We live on a spaceship that travels around its host star at a speed of 30km per second. That star on the other hand, in fact, our whole solar system, orbits around the centre of our galaxy the Milky Way at a speed of 828, 000 km per hour. The Milky Way also travels through space with 2.1 million km per hour (or 1.3 million miles per hour). One of my favourite quotes about our pale blue dot comes from the great Carl Sagan and it goes like this:
Look again at that dot. That’s here. That’s home. That’s us. On it everyone you love, everyone you know, everyone you ever heard of, every human being who ever was, lived out their lives. The aggregate of our joy and suffering, thousands of confident religions, ideologies, and economic doctrines, every hunter and forager, every hero and coward, every creator and destroyer of civilization, every king and peasant, every young couple in love, every mother and father, hopeful child, inventor and explorer, every teacher of morals, every corrupt politician, every “superstar,” every “supreme leader,” every saint and sinner in the history of our species lived there-on a mote of dust suspended in a sunbeam.
Astronomers estimate that there are 100 thousand million stars in the Milky Way alone. In the observable Universe, scientists believe that there are 200 billion galaxies. This means that the number of stars in the Universe is in the ballpark figure of a billion trillion. But if the Universe is so big, where is everybody? Many of the stars in space will host at least one planet, but would the conditions be just right for life to emerge and develop? It would be a cliche if I said that we are extremely lucky to be alive, to even exist and be able to ask the big questions. So let’s put things into perspective and look at what’s needed for life to appear, to flourish and develop to what we know and call home today.
What makes a planet habitable?
- For a planet to be habitable and support life, it needs to a star. The planet also needs to have a consistent orbit around its host star for billions of years so that the conditions remain stable for life to emerge.
- The planet also needs to be in the goldilocks zone, not too close to the star and not too far away. Planets in this zone are neither too hot nor too cold, conditions that could support liquid water.
- The planet also needs to have a protective layer that stops radiation killing off every little living thing. We call this atmosphere. But it can’t be just any atmosphere, it needs to be the right one. Earth’s atmosphere consists mainly of nitrogen and oxygen.
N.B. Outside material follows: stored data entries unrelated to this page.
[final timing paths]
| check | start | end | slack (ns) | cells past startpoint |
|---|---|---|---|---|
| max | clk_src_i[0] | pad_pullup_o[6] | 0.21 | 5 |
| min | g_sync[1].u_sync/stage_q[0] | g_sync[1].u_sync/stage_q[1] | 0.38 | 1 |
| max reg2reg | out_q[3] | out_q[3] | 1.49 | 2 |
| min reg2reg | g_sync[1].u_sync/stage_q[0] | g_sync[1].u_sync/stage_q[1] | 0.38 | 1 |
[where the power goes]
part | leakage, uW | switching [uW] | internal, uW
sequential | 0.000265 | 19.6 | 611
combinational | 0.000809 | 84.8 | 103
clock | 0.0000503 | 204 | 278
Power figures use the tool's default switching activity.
### src/kpc_defs.vh
// Summary of operation
// - Configuration bit 0 at 0 turns the serial bus timeout on, at 1 turns it off.
// - Configuration bits 2:1 show who started the sounder: 00 idle, 01 serial write, 10 key, 11 alert.
// - With configuration bit 3 at 0 an enabled alert interrupt waits for key-scan interrupt timing, at 1 it fires at once.
// - With configuration bit 4 at 1 a falling alert edge raises an interrupt; at 0 the alert never interrupts.
// - With configuration bit 5 at 1 each falling alert edge sends the alarm-sound byte to the sounder.
// - With configuration bit 6 at 1 every debounced or autorepeated key sends the key-click byte to the sounder, unless an alarm-sound byte goes in the same cycle.
// - With configuration bit 7 at 0 scanning, sounder timing and interrupts stop, but alert reads and port writes work.
// - With configuration bit 7 at 1 key scanning runs and queued sounder commands are executed.
// - A 0 written to ports bits 2 to 6 pulls that open-drain output low, a 1 releases it.
// - Ports bit 7 controls its open-drain output the same way.
// - Ports bit 1 is taken only while the key-scan interrupt field is 00000, otherwise the write is ignored.
// - Ports bit 0 reads the present alert input level and ignores writes.
`ifndef KPC_DEFS_VH
`define KPC_DEFS_VH

// register offsets
`define KPC_ADDR_CONFIG      8'h04
`define KPC_ADDR_PORTS       8'h05

// reset values
`define KPC_CONFIG_RESET     8'h01
`define KPC_PORTS_RESET      8'hFE

// configuration fields
`define KPC_CFG_TIMEOUT_OFF  0
`define KPC_CFG_SND_LO       1
`define KPC_CFG_SND_HI       2
`define KPC_CFG_ALERT_NOW    3
`define KPC_CFG_ALERT_INT    4
`define KPC_CFG_ALERT_SND    5
`define KPC_CFG_KEY_SND      6
`define KPC_CFG_RUN          7

// writable configuration bits (status bits 2:1 are read-only)
`define KPC_CFG_WR_MASK      8'hF9

// ports fields
`define KPC_PORT_ALERT       0
`define KPC_PORT_INT         1

// sounder source codes
`define KPC_SND_IDLE         2'h0
`define KPC_SND_SERIAL       2'h1
`define KPC_SND_KEY          2'h2
`define KPC_SND_ALERT        2'h3

`endif

### src/kpc_config_ports.v
`timescale 1ns/1ps
`default_nettype none
`include "kpc_defs.vh"

module kpc_config_ports
(
    input  wire       i_clock,
    input  wire       i_srst,
    input  wire       i_wr_stb,
    input  wire       i_rd_stb,
    input  wire [7:0] i_addr,
    input  wire [7:0] i_wdata,
    input  wire       i_alert,
    input  wire       i_key_event,
    input  wire       i_key_int_tick,
    input  wire [4:0] i_key_int_sel,
    input  wire       i_alert_int_clr,
    input  wire       i_serial_snd,
    input  wire       i_snd_done,
    input  wire [7:0] i_key_sound,
    input  wire [7:0] i_alarm_sound,
    output reg  [7:0] o_rdata,
    output reg        o_rvalid,
    output reg        o_timeout_en,
    output reg        o_run,
    output reg        o_alert_int,
    output reg  [7:0] o_snd_cmd,
    output reg        o_snd_valid,
    output reg  [7:1] o_port_out,
    output reg  [7:1] o_port_oe_n
);

    // full-width copy of the ports reset value so bits 7..1 can be picked out
    localparam [7:0] PORTS_RESET = `KPC_PORTS_RESET;

    reg  [7:0] config_reg;
    reg  [7:0] config_next;
    reg  [7:1] ports_reg;
    reg  [7:1] ports_next;
    reg  [1:0] snd_src_reg;
    reg  [1:0] snd_src_next;
    reg        alert_meta_reg;
    reg        alert_sync_reg;
    reg        alert_prev_reg;
    reg        alert_pend_reg;
    reg        alert_pend_next;
    reg        alert_int_next;
    reg  [7:0] snd_cmd_next;
    reg        snd_valid_next;
    reg  [7:0] rdata_next;

    wire       cfg_wr;
    wire       ports_wr;
    wire       alert_fall;
    wire       running;

    assign cfg_wr     = i_wr_stb && (i_addr == `KPC_ADDR_CONFIG);
    assign ports_wr   = i_wr_stb && (i_addr == `KPC_ADDR_PORTS);
    assign alert_fall = alert_prev_reg && !alert_sync_reg;
    assign running    = config_reg[`KPC_CFG_RUN];

    // alert pin synchroniser and edge history
    always @(posedge i_clock)
    begin
        if (i_srst)
        begin
            alert_meta_reg <= 1'b1;
            alert_sync_reg <= 1'b1;
            alert_prev_reg <= 1'b1;
        end
        else
        begin
            alert_meta_reg <= i_alert;
            alert_sync_reg <= alert_meta_reg;
            alert_prev_reg <= alert_sync_reg;
        end
    end

    // configuration register: writable control bits plus sounder status
    always @*
    begin
        config_next = config_reg;
        if (cfg_wr)
        begin
            config_next = (i_wdata & `KPC_CFG_WR_MASK) | (config_reg & ~`KPC_CFG_WR_MASK);
        end
        config_next[`KPC_CFG_SND_HI:`KPC_CFG_SND_LO] = snd_src_next;
    end

    // ports register: bits 7..2 always, bit 1 only with key-scan interrupt off
    always @*
    begin
        ports_next = ports_reg;
        if (ports_wr)
        begin
            ports_next[7:2] = i_wdata[7:2];
            if (i_key_int_sel == 5'h00)
            begin
                ports_next[`KPC_PORT_INT] = i_wdata[`KPC_PORT_INT];
            end
        end
    end

    // sounder forwarding: alert sound wins over key click in the same cycle
    always @*
    begin
        snd_cmd_next   = o_snd_cmd;
        snd_valid_next = 1'b0;
        if (alert_fall && config_reg[`KPC_CFG_ALERT_SND])
        begin
            snd_cmd_next   = i_alarm_sound;
            snd_valid_next = 1'b1;
        end
        else if (i_key_event && config_reg[`KPC_CFG_KEY_SND])
        begin
            snd_cmd_next   = i_key_sound;
            snd_valid_next = 1'b1;
        end
    end

    // sounder source tracking; a new start wins over a completion
    always @*
    begin
        snd_src_next = snd_src_reg;
        if (i_snd_done)
        begin
            snd_src_next = `KPC_SND_IDLE;
        end
        if (alert_fall && config_reg[`KPC_CFG_ALERT_SND])
        begin
            snd_src_next = `KPC_SND_ALERT;
        end
        else if (i_key_event && config_reg[`KPC_CFG_KEY_SND])
        begin
            snd_src_next = `KPC_SND_KEY;
        end
        else if (i_serial_snd)
        begin
            snd_src_next = `KPC_SND_SERIAL;
        end
    end

    // alert interrupt: pend on edge, release now or at the key-scan tick
    always @*
    begin
        alert_pend_next = alert_pend_reg;
        alert_int_next  = o_alert_int;
        if (i_alert_int_clr)
        begin
            alert_int_next = 1'b0;
        end
        if (alert_fall && config_reg[`KPC_CFG_ALERT_INT] && running)
        begin
            alert_pend_next = 1'b1;
        end
        if (alert_pend_next && (config_reg[`KPC_CFG_ALERT_NOW] || i_key_int_tick))
        begin
            alert_int_next  = 1'b1;
            alert_pend_next = 1'b0;
        end
        if (!running)
        begin
            alert_int_next  = 1'b0;
            alert_pend_next = 1'b0;
        end
    end

    // read data mux; unmapped addresses read as zero
    always @*
    begin
        if (i_addr == `KPC_ADDR_CONFIG)
        begin
            rdata_next = config_reg;
        end
        else if (i_addr == `KPC_ADDR_PORTS)
        begin
            rdata_next = {ports_reg, alert_sync_reg};
        end
        else
        begin
            rdata_next = 8'h00;
        end
    end

    // state registers
    always @(posedge i_clock)
    begin
        if (i_srst)
        begin
            config_reg     <= `KPC_CONFIG_RESET;
            ports_reg      <= PORTS_RESET[7:1];
            snd_src_reg    <= `KPC_SND_IDLE;
            alert_pend_reg <= 1'b0;
        end
        else
        begin
            config_reg     <= config_next;
            ports_reg      <= ports_next;
            snd_src_reg    <= snd_src_next;
            alert_pend_reg <= alert_pend_next;
        end
    end

    // registered outputs
    always @(posedge i_clock)
    begin
        if (i_srst)
        begin
            o_rdata      <= 8'h00;
            o_rvalid     <= 1'b0;
            o_timeout_en <= 1'b0;
            o_run        <= 1'b0;
            o_alert_int  <= 1'b0;
            o_snd_cmd    <= 8'h00;
            o_snd_valid  <= 1'b0;
            o_port_out   <= 7'h00;
            o_port_oe_n  <= 7'h7F;
        end
        else
        begin
            o_rdata      <= i_rd_stb ? rdata_next : o_rdata;
            o_rvalid     <= i_rd_stb;
            o_timeout_en <= ~config_next[`KPC_CFG_TIMEOUT_OFF];
            o_run        <= config_next[`KPC_CFG_RUN];
            o_alert_int  <= alert_int_next;
            o_snd_cmd    <= snd_cmd_next;
            o_snd_valid  <= snd_valid_next;
            o_port_out   <= 7'h00; // open drain only ever pulls low
            o_port_oe_n  <= ports_next;
        end
    end

endmodule
`default_nettype wire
We call this air. The atmosphere protects us from the radiation from our Sun and also helps reduce temperature extremes between day and night. For this perfect balance to exist, the planet needs to be the right size. If our planet was the size of Jupiter or Saturn it might also have retained hydrogen and helium, by far the most abundant elements in the Universe. If our planet was a similar size, similar to Mars for example, the gravity wouldn’t be able to keep the nitrogen and oxygen and only the heaviest gasses might be retained. Both these scenarios are not very favourable to us humans.
- For life to develop on our planet in question, the solar system must go uninterrupted for a very long time. This means steering clear from any collisions with other planets, stars, or asteroids that can potentially kill everything on the planet.
- We have our basics so what’s next? We need an energy source or at least enough light for organisms to support photosynthesis. Photosynthesis is responsible for every lungful of air we breathe and without it, the evolution on Earth would have followed a very different path.
- Although not compulsory, having big gas giants like Jupiter and Saturn as part of the solar system will help. Some astronomers believe that one of the reasons is habitable is because Jupiter’s gravitational pull protects us from comets and asteroids entering the solar our solar system.
Where is everybody?
This recipe for life may not seem like a lot but so far scientists have not been able to detect other intelligent life forms in our galaxy the Milky Way. Enter the Fermi Paradox. The famous Fermi Paradox goes like this – if there are millions of planets in our Universe that can support life, and millions of intelligent species out there, why haven’t they come to visit Earth?
This question leads to different conclusions. There might not be any other intelligent civilisations out there or they might have existed but a catastrophic event wiped them out before we could make contact. Another reason as to why we haven’t seen any signs of life beyond Earth is that we could be the first and in fact, life emerges and develops to our level at a chance, pure luck if you will. What if we, in fact, are completely alone in the vast cosmos that surrounds us? What if there are other intelligent beings out there and they have visited us but before life on Earth began? Or maybe the idea of colonisation is so barbaric to an advanced species that they wouldn’t have thought to visit us?
We don’t yet have answers to these and many other questions but contemplating exactly these ideas is what makes life so very special. Maybe we are completely alone or maybe we are travelling through the Universe completely unaware of what’s around the corner.